# EXERCISE MATERIALS:

$ cat flow/design.v
module RAM_1x4 (
  input wire clk,       
  input wire reset,     
  input wire write_en,  
  input wire[1:0] address, 
  input wire[3:0] data_in,  
  output wire[3:0] data_out 
);
  reg [3:0] memory [0:1];
  always @(posedge clk or posedge reset)
  begin
    if (reset) begin
      for (int i = 0; i < 2; i = i + 1) begin
        memory[i] <= 4'b0000;
      end
    end
    else if (write_en) begin
      memory[address] <= data_in;
    end
  end
  always @(posedge clk)
  begin
    data_out <= memory[address];
  end
endmodule
$ cat flow/constraint.sdc
current_design RAM_1x4

set clk_period 1.0
set clk_io_pct 0.2

create_clock -name clk0 -period $clk_period [get_ports {clk}]

set non_clock_inputs [all_inputs -no_clocks]
set_input_delay [expr $clk_period * $clk_io_pct] -clock clk0 $non_clock_inputs
set_output_delay [expr $clk_period * $clk_io_pct] -clock clk0 [all_outputs]
$ cat flow/config.mk
export PLATFORM = sky130hd
export DESIGN_NAME = RAM_1x4
export DESIGN_NICKNAME = RAM_1x4
export VERILOG_FILES = /design/flow/design.v
export SDC_FILE = /design/flow/constraint.sdc
export NUM_CORES = 4
export LEC_CHECK = 1
export CORE_AREA = 10 10 70 70
export DIE_AREA = 0 0 80 80
$ cat flow/run.sh
#!/bin/bash
# OpenROAD 26Q1-2900-gdf79404cd8, Yosys 0.63+post, stock flow scripts
make -C /OpenROAD-flow-scripts/flow DESIGN_CONFIG=/design/flow/config.mk WORK_HOME=/design/flow/orfs finish
==> flow_metrics.tcl <==
# implementation run metrics
set metrics [dict create \
    max_freq_ghz 1.061 \
    clk_path_buf_depth 2 \
    critPathKind "register to output pin" \
    drive_gt1_share_pct 56.82 \
    drt-wirelength-per-cell_um 10.32 \
    startpoint_type "register" \
    syn_area_um2 449.2 \
    crit_path_max_incr_delay_ns 0.31 \
    skew_ns 0.0009987 \
    end_kind "output pin" \
    ys_warn_count 3 \
    track_usage_pct 3.109 \
    via_per_inst 2.944 \
    cp_cell_sequence "clkdlybuf4s15_1" \
    highest_layer "met4" \
    p_per_area_nw_per_um2 1752 \
    reg2reg_slack_ns 0.23 \
    rr_worst_depth 1 \
    insertion_delay_ns 0.27 \
    cts_root_buffer "clkbuf_4" \
    cts.sinks 12 \
    min_period_ns 0.9426 \
    die_x_um 80 \
    ios 13 \
    p_leak_nw 0.2909 \
    hold_ws_ns 0.1731 \
    hold_violations 0 \
    antenna_found_initial 0 \
    syn2layout_area_growth_pct 47.35 \
    cpLargestDelayFamily "flip-flops" \
    r2r-start "memory[1][2]" \
    ys_seq_share_pct 62.40 \
    routabilityCongestion 0.7493 \
    ys_chip_area_um2 449.2 \
    outcome "finished clean" \
    grt_pass1_wl_um 1518 \
    grt_max_degree 9 \
    num_rows 21 \
    ys_types 7 \
    peakVddDrop_mv 0.9594 \
    wl_met1_um 431 \
    met2WireLength_um 318 \
    fp_util_pct 13.15 \
    dr.pass1.iters 2 \
    diodes 0 \
    slowest_stage "dfxtp_1" \
    worst_pin_slew_ns 0.3099 \
    setup_violations 0 \
    period_used_pct 94.26 \
    warning_count 26 \
    numPortBuffers 11 \
    crit_fanout 1 \
    rsz0062_at_grt "no" \
    yosys_cells 27 \
    hp-class "primary input to async pin" \
    r2r_end "data_out[2]" \
    die_h_um 80 \
    avgSynthCellArea_um2 16.64 \
    cts_tree "yes" \
    core_area_um2 3416 \
    numCtsBuffers 3 \
    report.final.slew_viol_count 0 \
    slew_headroom_pct 79.32 \
    required_ns 0.80 \
    grt_pass1_vias 296 \
    drtIter0Drc 14 \
    synthCells 27 \
    htree_levels 1 \
    drc 0 \
    synth-seq-cells 12 \
    grt-ovfl-total 0 \
    finalSetupTns_ns 0 \
    cap_violations 0 \
    met3_length_um 170 \
    holdBufCountCts 0 \
    ant_nets 0 \
    cp.arrival_ns 0.74 \
    path_clk_slew_ns 0.08 \
    vias 265 \
    wl_um 929 \
    die_area_um2 6400 \
    critPathBufInv 1 \
]
==> logic make-up after synthesis <==
group	after synthesis	synth area share, %
simple gates	2	3.344
buf+inv	1	0.8349
flops	12	62.40
mux	12	33.43
==> how the worst max path moves through the flow <==
stage,startpoint,endpoint,slack [ns],cells past startpoint
final,data_out[0],data_out[0],0.06,1
after CTS,data_out[3],data_out[3],0.01,1
after global routing,data_out[0],data_out[0],0.01,1
==> state kept, by name, summed over array words and instances, names as in the netlist <==
register,count
data_out,4
memory,8
==> routing by layer <==
layer / GRT usage, % / up-vias
li1: - / 128
met1: 4.303 / 122
met2: 3.291 / 13
met3: 2.955 / 2
met4: 0.5282 / 0
met5: 0 / -
==> placed cells by master (no fill, tap or decap) <==
cell type / instances
buf_4: 2
clkbuf_2: 3
clkbuf_4: 3
clkbuf_8: 1
clkdlybuf4s15_1: 1
clkdlybuf4s50_1: 5
dfrtp_1: 8
dfxtp_1: 2
dfxtp_2: 2
dlygate4sd2_1: 2
inv_1: 1
mux2_2: 7
mux2_4: 5
nand2_2: 1
nor2b_4: 1
==> per-stage QoR <==
step	utilization (%)	cells	instance area, µm²	worst slack, ns	power (W)
2_1_floorplan	-	27	449.2	0.1489	0.0006837
3_3_place_gp	18.50	86	631.9	-0.3927	0.0008043
3_5_place_dp	18.50	86	631.9	-0.3998	0.0008056
4_1_cts	19.78	90	675.6	0.01459	0.001190
5_1_grt	19.38	90	661.9	0.01150	0.001236
6_report	19.38	90	661.9	0.05738	0.001160
==> layout make-up <==
class / instances / area, µm²
timing repair buffer: 13 / 107.6
inverter: 1 / 3.754
sequential: 12 / 282.8
fill: 382 / 2754
tap: 46 / 57.56
clock buffer: 4 / 36.28
multi-input combinational: 14 / 173.9
==> timing repair <==
item	4_1_cts	5_1_grt
setup buffers	0	0
pin swaps	0	0
setup endpoints to repair	16	3
gates resized	13	4
hold endpoints to repair	0	0
==> synth_stat cells <==
library cell	instances	area (µm²)
nand2_2	1	6.260
mux2_2	8	90.09
inv_1	1	3.750
nor2b_2	1	8.760
dfrtp_1	8	200.2
mux2_4	4	60.06
dfxtp_1	4	80.08
==> where the power goes <==
group	leakage, nW	internal (W)	switching (W)	total (W)
registers	0.128	0.000562	0.0000309	0.000593
clock network	0.0210	0.000221	0.000164	0.000386
logic	0.142	0.000131	0.0000504	0.000181
total	0.291	0.000914	0.000246	0.00116
No activity file was given, so power comes from the tool's default toggle rates.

# WORK INSTRUCTIONS:
Only the lines holding "memory" are wanted, so copy each of them from the material.

# TASK SOLUTION:
  reg [3:0] memory [0:1];
        memory[i] <= 4'b0000;
      memory[address] <= data_in;
    data_out <= memory[address];
    r2r-start "memory[1][2]" \
memory,8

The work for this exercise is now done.